This repo is part of the OA Signalling project that aims to build a system to signal whether references cited on Wikipedia are free to reuse.

Cited sources form an integral part of both scholarly communication and Wikipedia. They are meant to support statements made in the citing articles and invite readers to dive deeper into the subject at hand.

Enhancing the accessibility of cited sources thus contributes to the educational mission of the Wikimedia community. Many sources, however, are not accessible to the average Wikipedia reader due to paywalls in front of them, and many of those that are free to read can not be freely reused.

For scholarly articles, a system that provides article-level licensing information is currently being developed by DOAJ and CrossRef. This resource could be tapped for signalling the openness of references cited on Wikipedia.

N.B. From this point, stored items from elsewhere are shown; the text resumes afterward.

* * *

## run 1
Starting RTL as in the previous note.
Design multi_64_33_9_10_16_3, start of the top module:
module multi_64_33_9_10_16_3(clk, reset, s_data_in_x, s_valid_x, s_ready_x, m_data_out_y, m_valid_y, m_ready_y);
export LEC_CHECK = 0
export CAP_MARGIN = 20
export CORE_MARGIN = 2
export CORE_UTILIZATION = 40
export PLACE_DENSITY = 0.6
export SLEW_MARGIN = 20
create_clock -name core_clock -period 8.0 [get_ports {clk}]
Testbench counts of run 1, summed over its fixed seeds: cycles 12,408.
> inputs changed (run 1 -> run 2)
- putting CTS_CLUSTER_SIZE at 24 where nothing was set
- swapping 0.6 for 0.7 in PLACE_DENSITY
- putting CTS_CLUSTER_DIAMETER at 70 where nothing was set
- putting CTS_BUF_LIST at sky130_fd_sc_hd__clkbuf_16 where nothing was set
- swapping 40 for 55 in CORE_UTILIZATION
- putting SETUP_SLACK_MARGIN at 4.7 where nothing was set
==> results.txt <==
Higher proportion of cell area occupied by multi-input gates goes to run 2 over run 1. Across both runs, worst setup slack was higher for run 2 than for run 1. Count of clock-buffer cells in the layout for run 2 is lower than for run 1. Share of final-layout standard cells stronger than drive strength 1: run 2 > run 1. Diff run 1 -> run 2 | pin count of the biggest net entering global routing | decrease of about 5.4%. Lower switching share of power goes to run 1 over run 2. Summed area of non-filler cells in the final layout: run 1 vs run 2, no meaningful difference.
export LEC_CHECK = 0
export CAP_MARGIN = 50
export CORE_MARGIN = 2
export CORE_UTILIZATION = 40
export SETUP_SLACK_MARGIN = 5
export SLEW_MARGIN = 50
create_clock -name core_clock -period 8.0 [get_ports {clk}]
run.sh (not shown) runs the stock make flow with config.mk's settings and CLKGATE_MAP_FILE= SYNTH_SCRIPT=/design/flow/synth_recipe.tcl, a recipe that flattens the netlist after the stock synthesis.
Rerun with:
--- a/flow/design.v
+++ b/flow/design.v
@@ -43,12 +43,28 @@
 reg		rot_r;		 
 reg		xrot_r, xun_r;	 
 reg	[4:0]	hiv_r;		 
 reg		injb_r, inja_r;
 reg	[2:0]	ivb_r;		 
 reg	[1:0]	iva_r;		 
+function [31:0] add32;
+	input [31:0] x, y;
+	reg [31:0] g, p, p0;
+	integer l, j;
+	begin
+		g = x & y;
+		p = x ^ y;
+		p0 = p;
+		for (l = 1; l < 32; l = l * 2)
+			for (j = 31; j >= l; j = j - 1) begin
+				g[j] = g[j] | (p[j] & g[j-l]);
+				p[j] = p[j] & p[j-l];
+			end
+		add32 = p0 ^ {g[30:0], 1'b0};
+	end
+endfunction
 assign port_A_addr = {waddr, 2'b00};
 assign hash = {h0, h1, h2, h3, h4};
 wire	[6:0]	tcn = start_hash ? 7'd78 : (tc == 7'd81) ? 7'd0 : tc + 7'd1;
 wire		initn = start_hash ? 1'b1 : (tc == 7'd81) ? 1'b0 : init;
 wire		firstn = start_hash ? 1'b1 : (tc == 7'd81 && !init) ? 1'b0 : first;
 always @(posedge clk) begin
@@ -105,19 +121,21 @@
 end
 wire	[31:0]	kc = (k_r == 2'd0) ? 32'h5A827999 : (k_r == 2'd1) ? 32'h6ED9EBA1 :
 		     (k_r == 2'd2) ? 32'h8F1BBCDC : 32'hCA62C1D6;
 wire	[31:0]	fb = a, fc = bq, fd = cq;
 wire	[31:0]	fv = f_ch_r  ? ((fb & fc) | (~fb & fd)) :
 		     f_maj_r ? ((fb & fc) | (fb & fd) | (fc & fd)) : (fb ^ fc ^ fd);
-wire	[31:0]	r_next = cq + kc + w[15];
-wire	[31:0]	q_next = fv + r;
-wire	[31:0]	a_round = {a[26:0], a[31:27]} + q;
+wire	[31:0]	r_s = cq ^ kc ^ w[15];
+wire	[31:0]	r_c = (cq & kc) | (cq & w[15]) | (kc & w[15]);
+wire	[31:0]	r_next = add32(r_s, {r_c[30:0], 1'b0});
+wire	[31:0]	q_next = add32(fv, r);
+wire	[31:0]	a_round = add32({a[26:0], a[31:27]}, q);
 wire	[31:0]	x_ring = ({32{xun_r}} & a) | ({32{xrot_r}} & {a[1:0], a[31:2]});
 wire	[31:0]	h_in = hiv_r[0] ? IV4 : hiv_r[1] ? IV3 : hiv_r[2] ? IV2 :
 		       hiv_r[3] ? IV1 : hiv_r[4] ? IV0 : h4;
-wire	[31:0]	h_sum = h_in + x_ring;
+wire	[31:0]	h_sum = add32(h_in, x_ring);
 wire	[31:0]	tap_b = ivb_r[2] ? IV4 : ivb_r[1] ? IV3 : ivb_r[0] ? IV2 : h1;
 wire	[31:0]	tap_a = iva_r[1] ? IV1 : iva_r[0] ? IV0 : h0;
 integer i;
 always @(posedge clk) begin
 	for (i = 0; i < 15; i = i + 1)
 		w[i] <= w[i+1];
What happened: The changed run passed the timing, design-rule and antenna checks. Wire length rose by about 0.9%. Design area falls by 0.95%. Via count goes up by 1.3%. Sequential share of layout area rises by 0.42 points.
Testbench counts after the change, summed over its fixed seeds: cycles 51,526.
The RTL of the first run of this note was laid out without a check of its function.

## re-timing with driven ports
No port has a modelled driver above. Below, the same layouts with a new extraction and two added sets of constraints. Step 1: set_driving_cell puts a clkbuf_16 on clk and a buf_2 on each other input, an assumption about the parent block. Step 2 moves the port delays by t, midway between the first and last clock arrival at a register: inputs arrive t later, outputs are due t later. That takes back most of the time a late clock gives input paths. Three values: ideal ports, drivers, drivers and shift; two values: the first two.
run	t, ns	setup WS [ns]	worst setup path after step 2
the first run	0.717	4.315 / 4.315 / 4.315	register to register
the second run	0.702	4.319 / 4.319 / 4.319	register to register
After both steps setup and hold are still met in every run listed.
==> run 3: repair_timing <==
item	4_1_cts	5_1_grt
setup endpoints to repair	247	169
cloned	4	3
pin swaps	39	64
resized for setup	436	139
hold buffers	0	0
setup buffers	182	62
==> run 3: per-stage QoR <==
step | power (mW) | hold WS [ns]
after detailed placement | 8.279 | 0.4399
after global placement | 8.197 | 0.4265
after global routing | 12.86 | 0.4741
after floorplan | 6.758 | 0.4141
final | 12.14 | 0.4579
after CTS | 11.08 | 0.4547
This is an optimization exercise on Yosys and OpenROAD, whose aim is small area, a short achievable clock period and few clock cycles per item, not a production implementation.
RTL that was checked went through simulation tests only; none was proved equivalent to the original.
The flow treats the clock pin as an ideal source, which a real chip does not have.
Power figures rest on the tool's default switching activity, not on a simulated workload.

==> build 75 <==
==> flow/design.v <==
module fastInvSqrt #(
    parameter INT_WIDTH = 12,       
    parameter FRACT_WIDTH = 4        
    )
    (
    input wire clk,
    input wire rst_n,
    input wire [INT_WIDTH+FRACT_WIDTH-1:0] data_in,
    input wire valid_in,
    output reg ready_in,
    output wire [INT_WIDTH+FRACT_WIDTH-1:0] data_out,
    output reg valid_out,
    input wire ready_out
    );
    localparam WORD_WIDTH = INT_WIDTH + FRACT_WIDTH;
    wire [15:0] x = data_in;
    wire [5:0] s;
    wire n23, n24, n25, n26, n27, n28, n29, n30, n31, n32;
    wire n33, n34, n35, n36, n37, n38, n39, n40, n41, n42;
    wire n43, n44, n45, n46, n47, n48, n49, n50, n51, n52;
    wire n53, n54, n55, n56, n57, n58, n59, n60, n61, n62;
    wire n63, n64, n65, n66, n67, n68, n69, n70, n71, n72;
    wire n73, n75, n76, n77, n78, n79, n80, n81, n82, n83;
    wire n84, n85, n86, n87, n88, n89, n90, n91, n92, n93;
    wire n94, n95, n96, n97, n98, n100, n101, n102, n104, n105;
    wire n106, n107, n108, n110, n112;
    assign n23 = ~x[4] & ~x[3];
    assign n24 = ~x[1] & n23;
    assign n25 = ~x[6] & ~n24;
    assign n26 = ~x[4] & x[0];
    assign n27 = ~x[3] & ~x[2];
    assign n28 = ~x[1] & n27;
    assign n29 = ~n26 & n28;
    assign n30 = ~x[4] & x[2];
    assign n31 = ~x[6] & ~x[5];
    assign n32 = ~n30 & n31;
    assign n33 = ~n29 & n32;
    assign n34 = ~n25 & ~n33;
    assign n35 = ~x[4] & ~n27;
    assign n36 = x[4] & ~x[3];
    assign n37 = ~n35 & ~n36;
    assign n38 = ~x[5] & ~n26;
    assign n39 = x[1] & ~n38;
    assign n40 = n37 & n39;
    assign n41 = ~n34 & ~n40;
    assign n42 = ~x[5] & ~x[2];
    assign n43 = ~n37 & n42;
    assign n44 = x[2] & n37;
    assign n45 = ~x[9] & ~n44;
    assign n46 = ~n43 & n45;
    assign n47 = n41 & n46;
    assign n48 = ~x[8] & ~x[7];
    assign n49 = ~x[5] & n23;
    assign n50 = x[2] & x[1];
    assign n51 = n49 & ~n50;
    assign n52 = ~x[9] & x[6];
    assign n53 = ~n51 & n52;
    assign n54 = ~n48 & ~n53;
    assign n55 = ~x[7] & x[6];
    assign n56 = x[5] & n55;
    assign n57 = ~x[12] & ~x[11];
    assign n58 = ~x[10] & n57;
    assign n59 = ~x[13] & n58;
    assign n60 = ~n56 & n59;
    assign n61 = ~n54 & n60;
    assign n62 = ~n47 & n61;
    assign n63 = ~x[15] & ~x[14];
    assign n64 = ~x[13] & n63;
    assign n65 = ~x[9] & n58;
    assign n66 = x[8] & n65;
    assign n67 = n64 & ~n66;
    assign n68 = ~x[6] & n48;
    assign n69 = n24 & n42;
    assign n70 = n68 & n69;
    assign n71 = n63 & n65;
    assign n72 = n70 & n71;
    assign n73 = ~n67 & ~n72;
    assign s[0] = ~n62 & ~n73;
    assign n75 = x[6] & ~n69;
    assign n76 = ~x[7] & ~n75;
    assign n77 = x[8] & ~n76;
    assign n78 = ~x[13] & n71;
    assign n79 = ~n77 & n78;
    assign n80 = x[6] & ~n49;
    assign n81 = ~x[5] & ~x[3];
    assign n82 = ~n28 & n81;
    assign n83 = x[4] & ~n82;
    assign n84 = x[5] & ~x[2];
    assign n85 = x[3] & x[1];
    assign n86 = ~n84 & n85;
    assign n87 = ~x[6] & ~n86;
    assign n88 = ~n83 & n87;
    assign n89 = ~n80 & ~n88;
    assign n90 = ~n48 & ~n51;
    assign n91 = ~x[7] & n51;
    assign n92 = ~n90 & ~n91;
    assign n93 = ~n89 & n92;
    assign n94 = n79 & ~n93;
    assign n95 = x[10] & x[9];
    assign n96 = ~n70 & n95;
    assign n97 = n57 & n64;
    assign n98 = ~n96 & n97;
    assign s[1] = ~n94 & n98;
    assign n100 = n48 & n78;
    assign n101 = ~n80 & n100;
    assign n102 = ~n33 & n101;
    assign s[2] = n79 & ~n102;
    assign n104 = n23 & n41;
    assign n105 = ~n28 & ~n35;
    assign n106 = ~x[5] & ~n105;
    assign n107 = ~x[6] & n106;
    assign n108 = ~n104 & n107;
    assign s[3] = n101 & ~n108;
    assign n110 = ~n34 & n106;
    assign s[4] = n100 & n110;
    assign n112 = n68 & n82;
    assign s[5] = n94 & n112;
    reg [5:0] result;    
    wire full_next = valid_in | ~ready_in;   
    always @(posedge clk) begin
        if (!rst_n) begin
            valid_out <= 1'b0;
            ready_in <= 1'b1;
        end else begin
            valid_out <= ready_out & full_next;
            ready_in <= ready_out | ~full_next;
        end
    end
    always @(posedge clk) begin
        if (ready_in) result <= s;
    end
    assign data_out = {{(WORD_WIDTH-7){1'b0}}, result[4] & result[3] & result[2],
                       result[5:1], result[0] ^ result[1]};
endmodule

It is the aim of this project to provide the technical infrastructure that would enable that, and to engage the Wikimedia and Open Access communities towards implementing it.

Workflow

Here is a short version of the envisaged workflow (components central to the project are marked in bold):

  1. listen to RecentChanges feed across all Wikimedia wikis (cf. event-data-wikipedia-agent)
  2. filter by bibliographic identifier for papers (currently only DOI, long-term also PubMed ID, PMC ID, arXiv ID, JSTOR ID and perhaps others)
  3. check whether paper was cited or uncited (all steps until here are included in CrossRef's live stream of DOI citations in Wikipedia)
  4. handle potential vandalism/ spam, e.g. via Revision scoring
  5. pull paper metadata from suitable source (e.g. from CrossRef/ DataCite for DOIs); Recitation bot does that, and so does Source, M.D.
  6. check whether that paper is available on Wikisource (initially only English, long-term other languages too)
  7. if so, check proper representation of paper and its metadata on Wikisource (as well as on Commons, Wikidata and Wikipedia) and in case of inconsistencies, notify someone (e.g. the original citer and/ or a relevant WikiProject, or simply a tracking page)
  8. if not, check whether that paper is available in JATS (currently only via PubMed Central, but long-term from anywhere); Recitation bot does that
    1. if so, check licensing of the paper
      1. if license is open, convert paper's JATS XML to MediaWiki XML
        1. upload full text to Wikisource (Recitation bot does that — see contribution history, on-wiki page list and tracking categories)
          1. check for consistency with original (perhaps via fuzzy anchoring?)
        2. upload images and media to Wikimedia Commons (requires duplicate detection - many images and videos already there; Recitation bot does that too — see contribution history and tracking categories; there is an unresolved issue with high-res images); for video or audio files (covered by the Open Access Media Importer), put a copy of the original file onto the Schnittserver
      2. if license is not open, notify OA Button (perhaps via OABOT?)
  9. start or update the Wikidata items for paper and/ or authors as necessary, perhaps even for references cited in the paper (bib2wikidata can upload CSL)
  10. check whether the initial citation that was identified through the RecentChanges stream is pulling bibliographic metadata from Wikidata
    1. if so, purge page to refresh display of citation information
    2. if not, update original citation with licensing/ OA Button info and links to Wikisource, Commons, Wikidata, as necessary
  11. keep track of revisions of cited references via CrossMark and notify someone of retractions etc.
  12. keep track of further citations (of the same cited reference) from within and beyond Wikimedia, e.g. via the DOI Event Tracker and notify someone (including the Cite-o-Meter)

Most of the components of this workflow do already exist but need some tweaking or brushing to fit our purposes better or to turn the pieces into a pipeline.